(Saved entries)
━━━━━━━━━━━━━━━━━━━━━━━━━━━━━━

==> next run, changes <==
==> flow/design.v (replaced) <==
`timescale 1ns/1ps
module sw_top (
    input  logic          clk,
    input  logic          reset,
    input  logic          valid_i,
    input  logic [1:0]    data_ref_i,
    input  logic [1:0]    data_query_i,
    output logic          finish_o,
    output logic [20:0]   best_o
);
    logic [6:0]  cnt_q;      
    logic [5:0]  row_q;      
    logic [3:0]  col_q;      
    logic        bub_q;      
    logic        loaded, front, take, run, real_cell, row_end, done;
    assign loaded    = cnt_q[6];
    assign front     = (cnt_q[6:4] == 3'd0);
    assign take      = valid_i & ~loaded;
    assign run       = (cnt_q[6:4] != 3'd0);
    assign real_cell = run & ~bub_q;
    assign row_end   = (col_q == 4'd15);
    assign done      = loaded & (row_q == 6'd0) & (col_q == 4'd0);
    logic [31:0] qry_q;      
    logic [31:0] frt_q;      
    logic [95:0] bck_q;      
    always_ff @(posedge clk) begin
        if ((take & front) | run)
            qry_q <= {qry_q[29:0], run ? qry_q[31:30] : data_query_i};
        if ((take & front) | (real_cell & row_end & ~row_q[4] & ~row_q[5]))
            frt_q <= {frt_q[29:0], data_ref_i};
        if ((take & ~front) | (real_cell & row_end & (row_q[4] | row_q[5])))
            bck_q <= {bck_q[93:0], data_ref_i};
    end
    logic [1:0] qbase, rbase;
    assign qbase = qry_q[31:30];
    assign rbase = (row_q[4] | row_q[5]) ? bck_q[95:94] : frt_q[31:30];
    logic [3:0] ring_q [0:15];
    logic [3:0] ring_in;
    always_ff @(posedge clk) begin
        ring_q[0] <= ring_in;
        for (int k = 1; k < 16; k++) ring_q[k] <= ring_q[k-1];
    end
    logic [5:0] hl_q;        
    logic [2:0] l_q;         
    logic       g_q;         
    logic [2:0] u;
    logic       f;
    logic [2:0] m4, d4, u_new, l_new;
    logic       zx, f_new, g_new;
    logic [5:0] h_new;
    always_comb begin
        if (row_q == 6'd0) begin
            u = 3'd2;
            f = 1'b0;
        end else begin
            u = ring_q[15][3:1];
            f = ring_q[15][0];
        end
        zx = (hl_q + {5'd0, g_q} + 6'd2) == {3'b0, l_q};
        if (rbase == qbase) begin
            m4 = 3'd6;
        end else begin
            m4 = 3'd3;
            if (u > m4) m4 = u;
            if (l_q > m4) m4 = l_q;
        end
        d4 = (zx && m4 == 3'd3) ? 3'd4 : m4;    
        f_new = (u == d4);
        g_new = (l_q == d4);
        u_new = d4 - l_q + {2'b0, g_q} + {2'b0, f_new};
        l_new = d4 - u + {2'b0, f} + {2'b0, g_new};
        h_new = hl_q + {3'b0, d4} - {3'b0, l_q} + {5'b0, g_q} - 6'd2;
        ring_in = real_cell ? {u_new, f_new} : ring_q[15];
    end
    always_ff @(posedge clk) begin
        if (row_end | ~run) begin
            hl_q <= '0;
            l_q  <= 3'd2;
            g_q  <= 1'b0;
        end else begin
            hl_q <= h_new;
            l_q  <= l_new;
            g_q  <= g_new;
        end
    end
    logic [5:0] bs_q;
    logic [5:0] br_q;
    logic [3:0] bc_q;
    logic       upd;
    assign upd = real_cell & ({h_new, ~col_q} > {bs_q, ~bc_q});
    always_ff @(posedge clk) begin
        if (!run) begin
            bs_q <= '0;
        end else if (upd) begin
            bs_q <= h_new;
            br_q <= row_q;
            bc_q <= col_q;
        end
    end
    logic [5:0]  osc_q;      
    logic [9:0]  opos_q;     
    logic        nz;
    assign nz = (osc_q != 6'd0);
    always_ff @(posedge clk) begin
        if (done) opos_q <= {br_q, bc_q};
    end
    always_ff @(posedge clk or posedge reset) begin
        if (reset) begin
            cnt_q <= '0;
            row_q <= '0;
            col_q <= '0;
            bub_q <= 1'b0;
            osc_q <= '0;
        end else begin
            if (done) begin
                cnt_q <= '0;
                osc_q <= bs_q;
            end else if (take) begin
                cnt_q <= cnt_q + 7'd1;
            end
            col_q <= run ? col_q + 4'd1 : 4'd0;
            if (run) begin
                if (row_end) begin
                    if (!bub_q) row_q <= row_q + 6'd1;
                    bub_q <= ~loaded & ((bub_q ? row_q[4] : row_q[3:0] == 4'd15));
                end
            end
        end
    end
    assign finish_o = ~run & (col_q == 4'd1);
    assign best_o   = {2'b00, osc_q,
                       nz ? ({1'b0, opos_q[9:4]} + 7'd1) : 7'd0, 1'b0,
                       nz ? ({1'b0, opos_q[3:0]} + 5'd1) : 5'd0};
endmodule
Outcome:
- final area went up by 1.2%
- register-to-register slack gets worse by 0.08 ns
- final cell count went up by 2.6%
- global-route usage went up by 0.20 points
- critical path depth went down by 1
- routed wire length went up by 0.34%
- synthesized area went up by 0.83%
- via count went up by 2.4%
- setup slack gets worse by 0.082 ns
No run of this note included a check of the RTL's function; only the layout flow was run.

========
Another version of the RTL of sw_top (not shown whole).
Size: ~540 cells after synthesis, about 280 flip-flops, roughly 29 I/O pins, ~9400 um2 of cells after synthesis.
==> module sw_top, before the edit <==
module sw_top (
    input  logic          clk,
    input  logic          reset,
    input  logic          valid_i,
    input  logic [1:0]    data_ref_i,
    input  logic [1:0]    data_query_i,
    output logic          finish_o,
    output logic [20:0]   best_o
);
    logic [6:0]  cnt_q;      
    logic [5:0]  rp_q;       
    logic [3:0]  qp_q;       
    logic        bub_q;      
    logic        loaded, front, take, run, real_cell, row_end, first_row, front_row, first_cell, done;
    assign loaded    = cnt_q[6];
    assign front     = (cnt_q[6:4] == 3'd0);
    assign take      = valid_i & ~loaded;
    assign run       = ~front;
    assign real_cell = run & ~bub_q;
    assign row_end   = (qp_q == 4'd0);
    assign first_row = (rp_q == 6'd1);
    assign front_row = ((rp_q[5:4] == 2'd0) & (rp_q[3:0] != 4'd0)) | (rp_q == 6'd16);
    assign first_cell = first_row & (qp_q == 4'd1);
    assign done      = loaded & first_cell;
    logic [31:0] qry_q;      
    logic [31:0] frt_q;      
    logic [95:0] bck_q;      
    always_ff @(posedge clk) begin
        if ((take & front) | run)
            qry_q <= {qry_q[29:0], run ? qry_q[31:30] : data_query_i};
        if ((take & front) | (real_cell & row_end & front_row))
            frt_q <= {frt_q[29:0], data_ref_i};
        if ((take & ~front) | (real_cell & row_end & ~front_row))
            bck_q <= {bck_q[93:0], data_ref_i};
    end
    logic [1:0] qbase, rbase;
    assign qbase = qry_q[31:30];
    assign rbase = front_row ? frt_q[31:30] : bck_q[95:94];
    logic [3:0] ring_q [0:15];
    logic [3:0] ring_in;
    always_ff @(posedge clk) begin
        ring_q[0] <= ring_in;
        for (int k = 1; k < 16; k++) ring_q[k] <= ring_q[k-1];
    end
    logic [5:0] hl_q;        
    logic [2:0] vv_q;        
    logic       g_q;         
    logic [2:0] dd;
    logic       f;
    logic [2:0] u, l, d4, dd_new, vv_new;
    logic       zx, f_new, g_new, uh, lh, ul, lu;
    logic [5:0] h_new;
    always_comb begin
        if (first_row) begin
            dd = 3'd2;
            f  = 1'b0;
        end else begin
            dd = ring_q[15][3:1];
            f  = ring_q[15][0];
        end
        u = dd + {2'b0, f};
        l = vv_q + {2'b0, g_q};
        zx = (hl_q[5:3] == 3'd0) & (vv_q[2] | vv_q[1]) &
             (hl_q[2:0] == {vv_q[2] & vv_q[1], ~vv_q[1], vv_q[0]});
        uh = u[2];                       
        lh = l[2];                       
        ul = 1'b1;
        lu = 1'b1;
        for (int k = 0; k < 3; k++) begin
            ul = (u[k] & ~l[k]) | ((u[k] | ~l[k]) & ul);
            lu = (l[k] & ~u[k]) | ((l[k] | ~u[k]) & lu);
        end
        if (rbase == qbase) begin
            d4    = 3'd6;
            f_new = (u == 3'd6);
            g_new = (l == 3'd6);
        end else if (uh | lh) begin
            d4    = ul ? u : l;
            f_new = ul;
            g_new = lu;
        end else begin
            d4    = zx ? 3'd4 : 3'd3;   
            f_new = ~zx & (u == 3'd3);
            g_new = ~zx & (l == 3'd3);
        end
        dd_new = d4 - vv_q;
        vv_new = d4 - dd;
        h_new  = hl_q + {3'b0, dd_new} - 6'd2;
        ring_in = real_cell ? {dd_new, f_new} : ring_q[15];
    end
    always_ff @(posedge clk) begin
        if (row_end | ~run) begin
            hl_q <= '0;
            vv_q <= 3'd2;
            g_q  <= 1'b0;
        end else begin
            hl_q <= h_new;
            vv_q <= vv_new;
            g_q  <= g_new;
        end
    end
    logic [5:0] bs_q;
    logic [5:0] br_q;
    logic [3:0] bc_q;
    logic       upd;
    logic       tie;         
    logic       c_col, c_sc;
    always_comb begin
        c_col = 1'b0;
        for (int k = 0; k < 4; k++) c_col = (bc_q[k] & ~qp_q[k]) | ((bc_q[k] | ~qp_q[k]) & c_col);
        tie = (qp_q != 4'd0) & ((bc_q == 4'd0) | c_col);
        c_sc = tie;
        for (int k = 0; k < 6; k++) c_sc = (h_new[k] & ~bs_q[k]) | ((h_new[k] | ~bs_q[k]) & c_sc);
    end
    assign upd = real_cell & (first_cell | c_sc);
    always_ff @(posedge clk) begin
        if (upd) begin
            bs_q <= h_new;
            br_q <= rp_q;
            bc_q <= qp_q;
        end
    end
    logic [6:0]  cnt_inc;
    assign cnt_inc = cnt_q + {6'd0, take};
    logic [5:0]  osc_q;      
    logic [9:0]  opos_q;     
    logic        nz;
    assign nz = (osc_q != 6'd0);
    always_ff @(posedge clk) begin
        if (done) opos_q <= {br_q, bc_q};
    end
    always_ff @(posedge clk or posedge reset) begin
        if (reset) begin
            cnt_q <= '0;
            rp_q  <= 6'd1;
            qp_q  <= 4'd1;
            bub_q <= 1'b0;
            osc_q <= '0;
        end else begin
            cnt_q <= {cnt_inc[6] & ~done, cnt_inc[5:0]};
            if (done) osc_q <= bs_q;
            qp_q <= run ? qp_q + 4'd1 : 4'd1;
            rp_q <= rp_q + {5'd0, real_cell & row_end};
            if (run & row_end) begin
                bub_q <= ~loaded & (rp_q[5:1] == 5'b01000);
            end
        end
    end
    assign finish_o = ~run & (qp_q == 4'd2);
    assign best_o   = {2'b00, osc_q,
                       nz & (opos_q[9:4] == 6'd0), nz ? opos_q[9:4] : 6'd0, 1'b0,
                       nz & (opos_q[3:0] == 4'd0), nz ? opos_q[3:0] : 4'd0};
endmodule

━━━━━━━━━━━━━━━━━━━━━━━━━━━━━━

* **Work instruction**
Copy out only the lines of the records above from the one with "if (done) begin" through the one with "- critical path depth went down by 1", exactly as they stand, both included.

* **Reply**
            if (done) begin
                cnt_q <= '0;
                osc_q <= bs_q;
            end else if (take) begin
                cnt_q <= cnt_q + 7'd1;
            end
            col_q <= run ? col_q + 4'd1 : 4'd0;
            if (run) begin
                if (row_end) begin
                    if (!bub_q) row_q <= row_q + 6'd1;
                    bub_q <= ~loaded & ((bub_q ? row_q[4] : row_q[3:0] == 4'd15));
                end
            end
        end
    end
    assign finish_o = ~run & (col_q == 4'd1);
    assign best_o   = {2'b00, osc_q,
                       nz ? ({1'b0, opos_q[9:4]} + 7'd1) : 7'd0, 1'b0,
                       nz ? ({1'b0, opos_q[3:0]} + 5'd1) : 5'd0};
endmodule
Outcome:
- final area went up by 1.2%
- register-to-register slack gets worse by 0.08 ns
- final cell count went up by 2.6%
- global-route usage went up by 0.20 points
- critical path depth went down by 1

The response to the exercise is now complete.